A graph model of data and workflow provenance

  • Authors:
  • Umut Acar;Peter Buneman;James Cheney;Jan Van Den Bussche;Natalia Kwasnikowska;Stijn Vansummeren

  • Affiliations:
  • Max-Planck Institute for Software Systems;University of Edinburgh;University of Edinburgh;Hasselt University;Hasselt University;Université Libre de Bruxelles

  • Venue:
  • TAPP'10 Proceedings of the 2nd conference on Theory and practice of provenance
  • Year:
  • 2010

Quantified Score

Hi-index 0.00

Visualization

Abstract

Provenance has been studied extensively in both database and workflow management systems, so far with little convergence of definitions or models.

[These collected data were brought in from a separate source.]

$ cat config.mk
export PLATFORM = sky130hd
export DESIGN_NAME = pcg_ctrl
export DESIGN_NICKNAME = d
export VERILOG_FILES = /design/src/pcg_pkg.sv /design/src/pcg_ctrl.sv
export SDC_FILE = /design/constraint.sdc
export NUM_CORES = 1
export LEC_CHECK = 0
export BUFFER_PORTS_ARGS = -buffer_cell sky130_fd_sc_hd__buf_2
export CAP_MARGIN = 30
export CELL_PAD_IN_SITES_DETAIL_PLACEMENT = 2
export CELL_PAD_IN_SITES_GLOBAL_PLACEMENT = 2
export CORE_AREA = 2 2 39 41
export CTS_BUF_LIST = sky130_fd_sc_hd__clkbuf_2 sky130_fd_sc_hd__clkbuf_4 sky130_fd_sc_hd__clkbuf_8
export CTS_CLUSTER_SIZE = 16
export DETAILED_ROUTE_END_ITERATION = 16
export DIE_AREA = 0 0 41 43
export GPL_ROUTABILITY_DRIVEN = 0
export PLACE_DENSITY = 0.83
export SYNTH_ARGS = -nofsm -noshare
export SYNTH_HDL_FRONTEND = slang
export SYNTH_SLANG_ARGS = --single-unit
$ cat constraint.sdc
create_clock -name i_clk -period 1.6 [get_ports i_clk]
set_clock_uncertainty 0.1 [all_clocks]
set_input_delay 0.16 -clock i_clk [delete_from_list [all_inputs] [get_ports i_clk]]
set_output_delay 0.16 -clock i_clk [all_outputs]
set_load 0.01 [all_outputs]
<file path="src/rtl/mhpq_pkg.sv">
// Shared types, sizes and codes of the max-heap priority queue.
// No dependencies.
package mhpq_pkg;

    localparam int CAPACITY    = 128;
    localparam int ADDR_W      = $clog2(CAPACITY);
    localparam int COUNT_W     = $clog2(CAPACITY + 1);
    localparam int IDX_W       = ADDR_W + 2;
    localparam int PRIO_W      = 16;
    localparam int LANE_W      = 7;
    localparam int CMD_W       = 2;
    localparam int STATUS_W    = 2;
    localparam int COUNT_OUT_W = 8;

    localparam logic [CMD_W-1:0] CMD_CLEAR  = 2'd0;
    localparam logic [CMD_W-1:0] CMD_INSERT = 2'd1;
    localparam logic [CMD_W-1:0] CMD_POP    = 2'd2;

    localparam logic [STATUS_W-1:0] STATUS_OK    = 2'd0;
    localparam logic [STATUS_W-1:0] STATUS_EMPTY = 2'd1;
    localparam logic [STATUS_W-1:0] STATUS_FULL  = 2'd2;

    typedef struct packed {
        logic [PRIO_W-1:0] prio;
        logic [LANE_W-1:0] lane;
    } slot_t;

    localparam int SLOT_W = $bits(slot_t);

    typedef struct packed {
        logic              we;
        logic [ADDR_W-1:0] waddr;
        slot_t             wdata;
        logic [ADDR_W-1:0] raddr;
    } mem_req_t;

    typedef struct packed {
        logic [STATUS_W-1:0]    status;
        logic [PRIO_W-1:0]      top_prio;
        logic [LANE_W-1:0]      top_lane;
        logic [COUNT_OUT_W-1:0] count;
    } res_t;

endpackage

</file>
<file path="src/rtl/mhpq_ram.sv">
// Simple dual-port RAM: one write port, one read port, registered read data.
// No dependencies.
module mhpq_ram #(
    parameter int DATA_W = 23,
    parameter int DEPTH  = 128,
    parameter int ADDR_W = $clog2(DEPTH)
) (
    input  logic              clk,
    input  logic              we,
    input  logic [ADDR_W-1:0] waddr,
    input  logic [DATA_W-1:0] wdata,
    input  logic [ADDR_W-1:0] raddr,
    output logic [DATA_W-1:0] rdata
);

    logic [DATA_W-1:0] mem [DEPTH];

    always_ff @(posedge clk)
    begin
        if (we)
        begin
            mem[waddr] <= wdata;
        end
    end

    always_ff @(posedge clk)
    begin
        rdata <= mem[raddr];
    end

endmodule

</file>
<file path="src/rtl/mhpq_seq.sv">
// Heap sequencer: command decode, sift-up and sift-down over one shared comparator.
// Depends on mhpq_pkg; drives the heap RAM through a mem_req_t.
module mhpq_seq (
    input  logic                           clk,
    input  logic                           rst_n,
    input  logic                           in_valid,
    output logic                           in_stall,
    input  logic [mhpq_pkg::CMD_W-1:0]     cmd,
    input  logic [mhpq_pkg::PRIO_W-1:0]    prio_in,
    input  logic [mhpq_pkg::LANE_W-1:0]    lane_in,
    output mhpq_pkg::mem_req_t             mem_req,
    input  mhpq_pkg::slot_t                mem_rdata,
    output logic                           res_valid,
    input  logic                           res_ready,
    output mhpq_pkg::res_t                 res
);

    import mhpq_pkg::*;

    localparam logic [3:0] S_IDLE     = 4'd0;
    localparam logic [3:0] S_UP_RD    = 4'd1;
    localparam logic [3:0] S_UP_CMP   = 4'd2;
    localparam logic [3:0] S_POP_RD0  = 4'd3;
    localparam logic [3:0] S_POP_RDL  = 4'd4;
    localparam logic [3:0] S_POP_LAST = 4'd5;
    localparam logic [3:0] S_DN_RL    = 4'd6;
    localparam logic [3:0] S_DN_RR    = 4'd7;
    localparam logic [3:0] S_DN_CMP   = 4'd8;
    localparam logic [3:0] S_DONE     = 4'd9;

    logic [3:0]          state_reg, state_next;
    logic [COUNT_W-1:0]  count_reg, count_next;
    logic [ADDR_W-1:0]   pos_reg, pos_next;
    slot_t               ent_reg, ent_next;
    slot_t               best_reg, best_next;
    logic                best_left_reg, best_left_next;
    logic [STATUS_W-1:0] status_reg, status_next;
    slot_t               top_reg, top_next;

    logic [IDX_W-1:0]    left_idx;
    logic [IDX_W-1:0]    right_idx;
    logic [IDX_W-1:0]    count_idx;
    logic [ADDR_W-1:0]   parent_pos;
    slot_t               cmp_hi;
    slot_t               cmp_lo;
    logic                cmp_gt;

    assign left_idx   = (IDX_W'(pos_reg) << 1) + IDX_W'(1);
    assign right_idx  = (IDX_W'(pos_reg) << 1) + IDX_W'(2);
    assign count_idx  = IDX_W'(count_reg);
    assign parent_pos = ADDR_W'((pos_reg - ADDR_W'(1)) >> 1);

    always_comb
    begin
        case (state_reg)
            S_UP_CMP:
            begin
                cmp_hi = ent_reg;
                cmp_lo = mem_rdata;
            end
            S_DN_RR:
            begin
                cmp_hi = mem_rdata;
                cmp_lo = ent_reg;
            end
            default:
            begin
                cmp_hi = mem_rdata;
                cmp_lo = best_reg;
            end
        endcase
    end

    assign cmp_gt = cmp_hi.prio > cmp_lo.prio;

    assign in_stall      = (state_reg != S_IDLE);
    assign res_valid     = (state_reg == S_DONE);
    assign res.status    = status_reg;
    assign res.top_prio  = top_reg.prio;
    assign res.top_lane  = top_reg.lane;
    assign res.count     = COUNT_OUT_W'(count_reg);

    always_comb
    begin
        state_next     = state_reg;
        count_next     = count_reg;
        pos_next       = pos_reg;
        ent_next       = ent_reg;
        best_next      = best_reg;
        best_left_next = best_left_reg;
        status_next    = status_reg;
        top_next       = top_reg;
        mem_req.we     = 1'b0;
        mem_req.waddr  = pos_reg;
        mem_req.wdata  = ent_reg;
        mem_req.raddr  = '0;

        case (state_reg)
            S_IDLE:
            begin
                if (in_valid)
                begin
                    status_next = STATUS_OK;
                    top_next    = '0;
                    state_next  = S_DONE;
                    case (cmd)
                        CMD_CLEAR:
                        begin
                            count_next = '0;
                        end
                        CMD_INSERT:
                        begin
                            if (count_reg >= COUNT_W'(CAPACITY))
                            begin
                                status_next = STATUS_FULL;
                            end
                            else
                            begin
                                ent_next.prio = prio_in;
                                ent_next.lane = lane_in;
                                pos_next      = ADDR_W'(count_reg);
                                count_next    = count_reg + COUNT_W'(1);
                                state_next    = S_UP_RD;
                            end
                        end
                        CMD_POP:
                        begin
                            if (count_reg == '0)
                            begin
                                status_next = STATUS_EMPTY;
                            end
                            else
                            begin
                                state_next = S_POP_RD0;
                            end
                        end
                        default:
                        begin
                            status_next = STATUS_OK;
                        end
                    endcase
                end
            end
            S_UP_RD:
            begin
                if (pos_reg == '0)
                begin
                    mem_req.we = 1'b1;
                    state_next = S_DONE;
                end
                else
                begin
                    mem_req.raddr = parent_pos;
                    state_next    = S_UP_CMP;
                end
            end
            S_UP_CMP:
            begin
                mem_req.we = 1'b1;
                if (cmp_gt)
                begin
                    mem_req.wdata = mem_rdata;
                    pos_next      = parent_pos;
                    state_next    = S_UP_RD;
                end
                else
                begin
                    state_next = S_DONE;
                end
            end
            S_POP_RD0:
            begin
                mem_req.raddr = '0;
                state_next    = S_POP_RDL;
            end
            S_POP_RDL:
            begin
                mem_req.raddr = ADDR_W'(count_reg - COUNT_W'(1));
                top_next      = mem_rdata;
                count_next    = count_reg - COUNT_W'(1);
                pos_next      = '0;
                state_next    = S_POP_LAST;
            end
            S_POP_LAST:
            begin
                ent_next   = mem_rdata;
                state_next = S_DN_RL;
            end
            S_DN_RL:
            begin
                if (left_idx >= count_idx)
                begin
                    mem_req.we = 1'b1;
                    state_next = S_DONE;
                end
                else
                begin
                    mem_req.raddr = ADDR_W'(left_idx);
                    state_next    = S_DN_RR;
                end
            end
            S_DN_RR:
            begin
                mem_req.raddr  = ADDR_W'(right_idx);
                best_next      = cmp_gt ? mem_rdata : ent_reg;
                best_left_next = cmp_gt;
                state_next     = S_DN_CMP;
            end
            S_DN_CMP:
            begin
                mem_req.we = 1'b1;
                if ((right_idx < count_idx) && cmp_gt)
                begin
                    mem_req.wdata = mem_rdata;
                    pos_next      = ADDR_W'(right_idx);
                    state_next    = S_DN_RL;
                end
                else if (best_left_reg)
                begin
                    mem_req.wdata = best_reg;
                    pos_next      = ADDR_W'(left_idx);
                    state_next    = S_DN_RL;
                end
                else
                begin
                    state_next = S_DONE;
                end
            end
            S_DONE:
            begin
                if (res_ready)
                begin
                    state_next = S_IDLE;
                end
            end
            default:
            begin
                state_next = S_IDLE;
            end
        endcase
    end

    always_ff @(posedge clk or negedge rst_n)
    begin
        if (!rst_n)
        begin
            state_reg <= S_IDLE;
            count_reg <= '0;
        end
        else
        begin
            state_reg <= state_next;
            count_reg <= count_next;
        end
    end

    always_ff @(posedge clk)
    begin
        pos_reg       <= pos_next;
        ent_reg       <= ent_next;
        best_reg      <= best_next;
        best_left_reg <= best_left_next;
        status_reg    <= status_next;
        top_reg       <= top_next;
    end

endmodule

</file>
<file path="src/rtl/max_heap_priority_queue_top.sv">
// Top level of the max-heap priority queue: sequencer, heap RAM, output register.
// Depends on mhpq_pkg, mhpq_seq and mhpq_ram.
//
//   channel | direction | handshake          | payload
//   --------+-----------+--------------------+------------------------------------
//   in      | sink      | in_valid/in_stall  | cmd, prio_in, lane_in
//   out     | source    | out_valid/out_stall| status, top_prio, top_lane, count
//
// Clear, error and unused commands go from idle straight to the done state.
// Insert climbs one level per pass through S_UP_RD and S_UP_CMP. Pop reads the root
// and last entry, then descends one level per pass through S_DN_RL, S_DN_RR, S_DN_CMP.
// Reset empties the heap at once; the RAM holds no reset value and needs no sweep.
// A full output register holding under out_stall does not block the next transfer
// in; the sequencer waits only when a new result finds that register full and stalled.
module max_heap_priority_queue_top (
    input  logic                            clk,
    input  logic                            rst_n,
    input  logic                            in_valid,
    output logic                            in_stall,
    input  logic [mhpq_pkg::CMD_W-1:0]      cmd,
    input  logic [mhpq_pkg::PRIO_W-1:0]     prio_in,
    input  logic [mhpq_pkg::LANE_W-1:0]     lane_in,
    output logic                            out_valid,
    input  logic                            out_stall,
    output logic [mhpq_pkg::STATUS_W-1:0]   status,
    output logic [mhpq_pkg::PRIO_W-1:0]     top_prio,
    output logic [mhpq_pkg::LANE_W-1:0]     top_lane,
    output logic [mhpq_pkg::COUNT_OUT_W-1:0] count
);

    import mhpq_pkg::*;

    mem_req_t mem_req;
    slot_t    mem_rdata;
    logic     res_valid;
    logic     res_ready;
    res_t     res;
    logic     out_valid_reg;
    res_t     out_reg;

    mhpq_seq u_seq (
        .clk       (clk),
        .rst_n     (rst_n),
        .in_valid  (in_valid),
        .in_stall  (in_stall),
        .cmd       (cmd),
        .prio_in   (prio_in),
        .lane_in   (lane_in),
        .mem_req   (mem_req),
        .mem_rdata (mem_rdata),
        .res_valid (res_valid),
        .res_ready (res_ready),
        .res       (res)
    );

    mhpq_ram #(
        .DATA_W (SLOT_W),
        .DEPTH  (CAPACITY),
        .ADDR_W (ADDR_W)
    ) u_ram (
        .clk   (clk),
        .we    (mem_req.we),
        .waddr (mem_req.waddr),
        .wdata (mem_req.wdata),
        .raddr (mem_req.raddr),
        .rdata (mem_rdata)
    );

    assign res_ready = !out_valid_reg || !out_stall;

    always_ff @(posedge clk or negedge rst_n)
    begin
        if (!rst_n)
        begin
            out_valid_reg <= 1'b0;
        end
        else if (res_ready)
        begin
            out_valid_reg <= res_valid;
        end
    end

    always_ff @(posedge clk)
    begin
        if (res_valid && res_ready)
        begin
            out_reg <= res;
        end
    end

    assign out_valid = out_valid_reg;
    assign status    = out_reg.status;
    assign top_prio  = out_reg.top_prio;
    assign top_lane  = out_reg.top_lane;
    assign count     = out_reg.count;

endmodule

</file>
<file path="config.mk">
export PLATFORM = sky130hd
export DESIGN_NAME = max_heap_priority_queue_top
export DESIGN_NICKNAME = d
export VERILOG_FILES = /design/src/rtl/mhpq_pkg.sv /design/src/rtl/mhpq_ram.sv /design/src/rtl/mhpq_seq.sv /design/src/rtl/max_heap_priority_queue_top.sv
export SDC_FILE = /design/constraint.sdc
export NUM_CORES = 2
export LEC_CHECK = 0
export ABC_AREA = 1
export BUFFER_PORTS_ARGS = -buffer_cell sky130_fd_sc_hd__buf_4
export CAP_MARGIN = 10
export CORE_ASPECT_RATIO = 0.5
export CORE_MARGIN = 2
export CORE_UTILIZATION = 30
export CTS_CLUSTER_SIZE = 12
export DETAILED_ROUTE_END_ITERATION = 10
export SLEW_MARGIN = 20
export SYNTH_ARGS = -nofsm -noshare
export SYNTH_HDL_FRONTEND = slang
export SYNTH_SLANG_ARGS = --single-unit
</file>
<file path="constraint.sdc">
create_clock -name clk -period 5.3 [get_ports clk]
set_clock_uncertainty 0.05 [all_clocks]
set_input_delay 1.325 -clock clk [delete_from_list [all_inputs] [get_ports clk]]
set_output_delay 1.325 -clock clk [all_outputs]
set_load 0.1 [all_outputs]
</file>
---- Word level (Yosys, flattened, before mapping) ----
Memories as Yosys holds them, arrays and structs flattened. A register that Yosys moved wholly into a read port is not among the register bits.
Cells that the tools add are included.
storage, ports and cells
  register bits ........................... 125
  latch bits .............................. 0
  bits in writable memories ............... 2944
  ROM bits ................................ 0
  input port bits ......................... 29
  output and inout bits ................... 35
  word-level logic and storage cells ...... 110
  memories kept ........................... 1
cells by class
  $add $sub $neg .......................... 5
  multiply operators ...................... 0
  divide/modulo/power cells ............... 0
  order comparisons ....................... 4
  equal/unequal tests ..................... 19
  shift operators ......................... 0
  muxes and demuxes ....................... 45
  bitwise gates (word level) .............. 0
  reduce and logical (&&, ||, !) cells .... 20
memories
  name       words  width  read ports  clocked after memory_dff  write ports  RTL line        text
  u_ram.mem  128    23     1           1                         1            mhpq_ram.sv:16  logic [DATA_W-1:0] mem [DEPTH];
operators with widths
  operator               count
  $mux W23               8
  $pmux W23 S2           4
  $pmux W7 S4            2
  $mux W7                7
  $pmux W4 S10           1
  $mux W4                9
  $pmux W8 S2            2
  $eq A4 B3 Y1 const B   4
  $gt A16 B16 Y1         1
  $mux W8                2
  $add A8 B1 Y9 const B  1
  $add A8 B2 Y9 const B  1
  $ge A9 B8 Y1           1
  $lt A9 B8 Y1           1
  $add A8 B1 Y8 const B  1
  $eq A4 B2 Y1 const B   2
  $eq A4 B4 Y1 const B   2
  $ge A8 B8 Y1 const B   1
  $logic_not A8 Y1       1
  $pmux W4 S2            1
  $reduce_and A4 Y1      2
  $reduce_bool A4 Y1     2
  $sub A8 B1 Y8 const B  1
  $logic_not A7 Y1       1
  other kinds (22)       35

---- Longest topological paths before layout ----
  depth after elaboration ................. 6
  gate-level depth with buffers ........... 25
  mapped depth without buffers ............ 21

---- Cells and area by module ----
From an unflattened synthesis, not the netlist that was laid out.
unflattened totals
  cell total of the unflattened synthesis .. 10648
  area total of the unflattened synthesis .. 126662.7 um^2
by module, submodules not included
  module                       times used  cells each  area each (um^2)  seq. area each (um^2)
  mhpq_ram                     1           9678        118785.2          88865.2
  mhpq_seq                     1           932         6845.3            2672.6
  max_heap_priority_queue_top  1           38          1032.2            1016.0

---- Worst setup path after synthesis ----
Ideal clock, no wire load.
  path kind ............................... flip-flop to flip-flop
  from .................................... reg u_seq.state_reg[0]
  to ...................................... mem u_ram.mem[0][0], data pin
  library setup time ...................... 0.906 ns
  arrival time ............................ 4.782 ns
  data required time ...................... 4.344 ns
  setup slack ............................. -0.438 ns
  cell stages (with the launch flop) ...... 18
  buffers on the path ..................... 2
  clock period less this slack ............ 5.738 ns
  cell sequence ........................... dfrtp_1 nand2_1 nor2_4 nor2_1 clkbuf_1 a21oi_1 ha_1 a21oi_1 nor2_1 a211oi_1 o21ai_0 nand3_1 nand3_1 nand4_1 clkbuf_1 o21ai_0 o211ai_1 nand3_1
RTL lines
  element                 RTL line         text
  from (decl)             mhpq_seq.sv:31   logic [3:0] state_reg, state_next;
  from (signal assigned)  mhpq_seq.sv:252  state_reg <= state_next;
  to (decl)               mhpq_ram.sv:16

---- Final worst setup path ----
  from .................................... reg u_seq.pos_reg[0]
  to ...................................... reg u_ram.rdata[18], read port of u_ram.mem
between the ends
  word-level cells in the longest chain between the ends .. 4
  elaborated cells between the ends (all ways) .. 8
  classes of those cells .................. add/sub: 3; order compare: 1; mux: 3; reduce/logical: 1
ends and longest elaborated chain
  element                 RTL line         text
  from (decl)             mhpq_seq.sv:33   logic [ADDR_W-1:0] pos_reg, pos_next;
  from (signal assigned)  mhpq_seq.sv:259  pos_reg <= pos_next;
  $add A8 B1 Y9           mhpq_seq.sv:48   assign left_idx = (IDX_W'(pos_reg) << 1) + IDX_W'(1);
  $ge A9 B8 Y1            mhpq_seq.sv:191  if (left_idx >= count_idx)
  $mux W7                 mhpq_seq.sv:191
  $pmux W7 S4 *           mhpq_seq.sv:98   case (state_reg)
  to (decl)               mhpq_ram.sv:13   output logic [DATA_W-1:0] rdata
Mark *: on every way between the ends. The rest lies on a longest branch, timed or not.
A chain may end at the register's enable or synchronous reset.
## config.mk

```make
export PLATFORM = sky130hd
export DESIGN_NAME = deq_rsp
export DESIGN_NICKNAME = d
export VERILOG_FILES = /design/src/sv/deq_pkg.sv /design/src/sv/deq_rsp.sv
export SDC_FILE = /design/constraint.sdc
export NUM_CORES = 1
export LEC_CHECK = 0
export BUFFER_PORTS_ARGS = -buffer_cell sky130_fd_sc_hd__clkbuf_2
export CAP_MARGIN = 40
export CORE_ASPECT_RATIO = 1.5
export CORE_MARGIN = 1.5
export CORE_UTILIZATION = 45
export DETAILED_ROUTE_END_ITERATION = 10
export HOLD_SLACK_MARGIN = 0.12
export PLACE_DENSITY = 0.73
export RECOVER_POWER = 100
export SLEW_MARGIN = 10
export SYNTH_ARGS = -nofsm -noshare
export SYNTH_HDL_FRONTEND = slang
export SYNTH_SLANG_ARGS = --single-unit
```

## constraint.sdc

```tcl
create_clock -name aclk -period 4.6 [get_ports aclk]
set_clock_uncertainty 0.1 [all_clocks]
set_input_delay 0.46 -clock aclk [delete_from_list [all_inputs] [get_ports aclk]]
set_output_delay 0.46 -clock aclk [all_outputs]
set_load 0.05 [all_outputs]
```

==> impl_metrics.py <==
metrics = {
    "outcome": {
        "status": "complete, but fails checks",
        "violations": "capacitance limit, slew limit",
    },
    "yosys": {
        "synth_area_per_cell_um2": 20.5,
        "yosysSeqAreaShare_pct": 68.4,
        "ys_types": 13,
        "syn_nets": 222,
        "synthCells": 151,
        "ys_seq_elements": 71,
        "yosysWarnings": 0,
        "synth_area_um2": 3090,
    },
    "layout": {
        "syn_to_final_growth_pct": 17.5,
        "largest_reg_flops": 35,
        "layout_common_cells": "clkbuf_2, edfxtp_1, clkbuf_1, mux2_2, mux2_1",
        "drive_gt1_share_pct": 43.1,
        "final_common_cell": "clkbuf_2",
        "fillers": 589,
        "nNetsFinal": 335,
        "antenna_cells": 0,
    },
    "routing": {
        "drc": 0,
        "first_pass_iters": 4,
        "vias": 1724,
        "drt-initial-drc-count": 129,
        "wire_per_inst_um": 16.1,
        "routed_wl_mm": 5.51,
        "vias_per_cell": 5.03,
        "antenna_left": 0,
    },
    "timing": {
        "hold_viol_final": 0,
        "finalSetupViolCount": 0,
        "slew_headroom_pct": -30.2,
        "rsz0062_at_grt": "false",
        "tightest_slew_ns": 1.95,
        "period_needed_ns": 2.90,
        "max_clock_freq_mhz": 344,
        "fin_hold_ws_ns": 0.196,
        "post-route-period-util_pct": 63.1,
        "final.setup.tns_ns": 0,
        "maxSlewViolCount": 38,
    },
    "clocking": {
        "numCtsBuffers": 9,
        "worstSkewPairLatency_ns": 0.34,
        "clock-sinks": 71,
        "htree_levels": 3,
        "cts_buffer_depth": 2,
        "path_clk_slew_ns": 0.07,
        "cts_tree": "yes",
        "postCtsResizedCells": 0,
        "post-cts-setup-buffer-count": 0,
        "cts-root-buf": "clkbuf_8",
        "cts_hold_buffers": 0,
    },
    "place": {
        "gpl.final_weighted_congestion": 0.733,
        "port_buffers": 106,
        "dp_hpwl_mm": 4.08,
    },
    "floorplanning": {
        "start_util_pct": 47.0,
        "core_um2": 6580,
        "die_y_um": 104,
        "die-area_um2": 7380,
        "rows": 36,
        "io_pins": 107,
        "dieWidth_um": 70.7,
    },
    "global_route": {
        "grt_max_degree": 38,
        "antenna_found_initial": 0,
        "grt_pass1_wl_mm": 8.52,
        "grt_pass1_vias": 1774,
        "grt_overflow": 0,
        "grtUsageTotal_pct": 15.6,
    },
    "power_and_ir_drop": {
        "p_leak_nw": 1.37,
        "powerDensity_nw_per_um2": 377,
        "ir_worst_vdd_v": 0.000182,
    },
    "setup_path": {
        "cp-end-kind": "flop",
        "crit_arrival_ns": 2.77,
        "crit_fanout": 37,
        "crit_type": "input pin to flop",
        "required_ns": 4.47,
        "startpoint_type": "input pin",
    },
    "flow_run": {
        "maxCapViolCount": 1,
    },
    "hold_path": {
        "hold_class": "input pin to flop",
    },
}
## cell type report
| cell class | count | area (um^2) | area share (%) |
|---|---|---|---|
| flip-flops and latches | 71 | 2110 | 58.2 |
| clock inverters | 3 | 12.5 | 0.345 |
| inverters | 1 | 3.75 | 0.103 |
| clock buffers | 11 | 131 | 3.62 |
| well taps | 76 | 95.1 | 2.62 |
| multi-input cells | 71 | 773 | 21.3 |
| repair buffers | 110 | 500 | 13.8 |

Provenance in databases has generally been defined for relational or complex object data, by propagating fine-grained annotations or algebraic expressions from the input to the output. This kind of provenance has been found useful in other areas of computer science: annotation databases, probabilistic databases, schema and data integration, etc. In contrast, workflow provenance aims to capture a complete description of evaluation - or enactment - of a workflow, and this is crucial to verification in scientific computation. Workflows and their provenance are often presented using graphical notation, making them easy to visualize but complicating the formal semantics that relates their run-time behavior with their provenance records. We bridge this gap by extending a previously-developed dataflow language which supports both database-style querying and workflow-style batch processing steps to produce a workflow-style provenance graph that can be explicitly queried. We define and describe the model through examples, present queries that extract other forms of provenance, and give an executable definition of the graph semantics of dataflow expressions.